The ones who are most successful at looting the people and forcing them to act against their own will rise to the top because that's the only thing a system based on violence and lies can reward. Here's why democracies become so bad:
"Free entry is not always good. Free entry and competition in the production of goods is good, but free competition in the production of bads is not. Free entry into the business of torturing and killing innocents, or free competition in counterfeiting or swindling, for instance, is not good; it is worse than bad. So what sort of "business" is government? Answer: it is not a customary producer of goods sold to voluntary consumers. Rather, it is a "business" engaged in theft and expropriation – by means of taxes and counterfeiting – and the fencing of stolen goods. Hence, free entry into government does not improve something good. Indeed, it makes matters worse than bad, i.e., it improves evil."
They're not worse than communism, but the US rapidly approaching the oppression level of a communist country.

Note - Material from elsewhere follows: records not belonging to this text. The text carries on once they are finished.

==> flow/design.v <==
module matvecmult(
    CLK,
    RST,
    vector_x,
    vector_b,
    vector_y,
    Q,
    A,
    finish
);
input               CLK;
input               RST;
input       [127:0]	vector_x;
input       [127:0]	vector_b;
output  reg [127:0]	vector_y;
input       [127:0]	Q;
output  reg [3:0]   A;
output  reg         finish;
integer i;
integer j;
reg [7:0] vector_x_w[0:15],vector_x_r[0:15];
reg [7:0] vector_b_w[0:15],vector_b_r[0:15];
reg [7:0] vector_y_w[0:15],vector_y_r[0:15];
reg [7:0] part_matrix_a_w[0:15],part_matrix_a_r[0:15];
reg       finish_w,finish_r;
reg [3:0] counter_w,counter_r;
reg [7:0] temp;
always @(*) begin
    vector_x_w[0] = vector_x[7:0];
    vector_x_w[1] = vector_x[15:8];
    vector_x_w[2] = vector_x[23:16];
    vector_x_w[3] = vector_x[31:24];
    vector_x_w[4] = vector_x[39:32];
    vector_x_w[5] = vector_x[47:40];
    vector_x_w[6] = vector_x[55:48];
    vector_x_w[7] = vector_x[63:56];
    vector_x_w[8] = vector_x[71:64];
    vector_x_w[9] = vector_x[79:72];
    vector_x_w[10] = vector_x[87:80];
    vector_x_w[11] = vector_x[95:88];
    vector_x_w[12] = vector_x[103:96];
    vector_x_w[13] = vector_x[111:104];
    vector_x_w[14] = vector_x[119:112];
    vector_x_w[15] = vector_x[127:120];
    vector_b_w[0] = vector_b[7:0];
    vector_b_w[1] = vector_b[15:8];
    vector_b_w[2] = vector_b[23:16];
    vector_b_w[3] = vector_b[31:24];
    vector_b_w[4] = vector_b[39:32];
    vector_b_w[5] = vector_b[47:40];
    vector_b_w[6] = vector_b[55:48];
    vector_b_w[7] = vector_b[63:56];
    vector_b_w[8] = vector_b[71:64];
    vector_b_w[9] = vector_b[79:72];
    vector_b_w[10] = vector_b[87:80];
    vector_b_w[11] = vector_b[95:88];
    vector_b_w[12] = vector_b[103:96];
    vector_b_w[13] = vector_b[111:104];
    vector_b_w[14] = vector_b[119:112];
    vector_b_w[15] = vector_b[127:120];
    part_matrix_a_w[0] = Q[7:0];
    part_matrix_a_w[1] = Q[15:8];
    part_matrix_a_w[2] = Q[23:16];
    part_matrix_a_w[3] = Q[31:24];
    part_matrix_a_w[4] = Q[39:32];
    part_matrix_a_w[5] = Q[47:40];
    part_matrix_a_w[6] = Q[55:48];
    part_matrix_a_w[7] = Q[63:56];
    part_matrix_a_w[8] = Q[71:64];
    part_matrix_a_w[9] = Q[79:72];
    part_matrix_a_w[10] = Q[87:80];
    part_matrix_a_w[11] = Q[95:88];
    part_matrix_a_w[12] = Q[103:96];
    part_matrix_a_w[13] = Q[111:104];
    part_matrix_a_w[14] = Q[119:112];
    part_matrix_a_w[15] = Q[127:120];
    for(i=0;i<=15;i=i+1) begin
        vector_y_w[i] = vector_y_r[i];
    end
    temp =  2*part_matrix_a_w[15]*vector_x_w[0]+
            2*part_matrix_a_w[14]*vector_x_w[1]+
            2*part_matrix_a_w[13]*vector_x_w[2]+
            2*part_matrix_a_w[12]*vector_x_w[3]+
            2*part_matrix_a_w[11]*vector_x_w[4]+
            2*part_matrix_a_w[10]*vector_x_w[5]+
            2*part_matrix_a_w[9]*vector_x_w[6]+
            2*part_matrix_a_w[8]*vector_x_w[7]+
            2*part_matrix_a_w[7]*vector_x_w[8]+
            2*part_matrix_a_w[6]*vector_x_w[9]+
            2*part_matrix_a_w[5]*vector_x_w[10]+
            2*part_matrix_a_w[4]*vector_x_w[11]+
            2*part_matrix_a_w[3]*vector_x_w[12]+
            2*part_matrix_a_w[2]*vector_x_w[13]+
            2*part_matrix_a_w[1]*vector_x_w[14]+
            2*part_matrix_a_w[0]*vector_x_w[15];
    finish_w = 1'b0;
    counter_w = counter_r;
    if(RST)
        counter_w = 1'b0;
    else if(counter_r<4'b1111) begin
        i = counter_r;
        vector_y_w[i] = vector_y_r[i]+temp+vector_b_w[i];
        counter_w = counter_r+1'b1;
    end
    else begin
        finish_w = 1'b1;
        if(finish_r==1'b0)
            vector_y_w[15] = vector_y_r[15]+temp+vector_b_w[15];
        else
            vector_y_w[15] = vector_y_r[15];
    end
    finish = finish_r;
    A = counter_w;
    vector_y = {vector_y_r[15],vector_y_r[14],vector_y_r[13],vector_y_r[12],vector_y_r[11],vector_y_r[10],vector_y_r[9],vector_y_r[8],vector_y_r[7],vector_y_r[6],vector_y_r[5],vector_y_r[4],vector_y_r[3],vector_y_r[2],vector_y_r[1],vector_y_r[0]};
end
always @(posedge CLK or posedge RST) begin
    if (RST) begin
        counter_r <= 1'b0;
        finish_r <= 1'b0;
        for(i=0;i<=15;i=i+1) begin
            part_matrix_a_r[i]<=1'b0;
            vector_y_r[i]<=1'b0;
        end
    end
    else begin
        counter_r <= counter_w;
        finish_r <= finish_w;
        for(i=0;i<=15;i=i+1) begin
            part_matrix_a_r[i]<=part_matrix_a_w[i];
            vector_y_r[i]<=vector_y_w[i];
        end
    end
end
endmodule
Settings: LEC_CHECK=0, CAP_MARGIN=0, CORE_MARGIN=2, CORE_UTILIZATION=72, CTS_CLUSTER_DIAMETER=373, CTS_CLUSTER_SIZE=72, PLACE_DENSITY_LB_ADDON=0.11, SETUP_SLACK_MARGIN=0.93, SLEW_MARGIN=20; clock period 3.17 ns.
run.sh (not shown) runs the stock make flow with config.mk's settings and CLKGATE_MAP_FILE=.
The first run never finished: it broke off in global placement (3_3_place_gp).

"In his discussion of the WikiLeaks story and the cooperation with the government of the whistleblower website’s business associates Amazon.com, Mastercard and Paypal, Hornberger brings up the Bush Administration’s 2001 request of telecommunications companies to provide confidential information about their customers to help the NSA’s unconstitutional domestic spying program. The only one who didn’t cooperate with the request was Joseph Nacchio of Qwest Communcations. Shortly thereafter, the government indicted and then convicted Nacchio of "insider trading" laws."
Government payback. Insider trading laws are unconstitutional anyway.
"It is of great irony – well, hypocrisy is a better word – that such a counter-productive "insider trading" persecution of private, innocent individuals who are not committing any acts of theft or fraud, comes from the same federal government many of whose participants embrace the revolving door between government monopolies and privileged corporate interests. Former Federal Reserve employees’ informing their post-Fed private sector clients of the inside details of Fed meetings and decisions, long before such information becomes public knowledge, is but one example."
...
"So how can those who are driven toward State power possibly have integrity when the very apparatus over which they want control is inherently corrupting? Obviously, there have been plenty of those in the business sector who have shown a lack of integrity and have been corrupt, but the genuine business sector does not have the power of compulsion over others, the power to be above the law as does the compulsory government sector. And by genuine business sector, I mean that which is not tied to the State apparatus through "crony capitalism," or corporatism.
It is thus nearly impossible to expect even the most honest individual to grab hold of monopolistic governmental powers, legislatively, militarily or otherwise, and expect one’s integrity to remain intact. There are some exceptions, of course."
Thank goodness for Ron Paul as an example. He continues to win office in landslides despite (or because of) his principled stand for freedom. The lesson to be learned is that others could do the same in other districts, but they choose not to.
WAR:
As if waging hot wars in Afghanistan, Iraq and Pakistan plus lower level wars elsewhere wasn't enough, the military wants to escalate the war in Pakistan. I guess they won't be happy until we've turned the Pakistani government into an enemy that wants to kill Americans too.
POLITICS:
Because Ron Paul suddenly has a position of power as chairman of the committee overseeing the Fed, the left will slander him aggressively. This is probably a great tactic on their part because it will split Republicans with some defending him and some wanting to replace him with an establishment Republican. Krugman is leading the attacks.
LOCAL:
Kettering Health Network insures it will get favorable treatment from the government by hiring Rep. Turner's wife.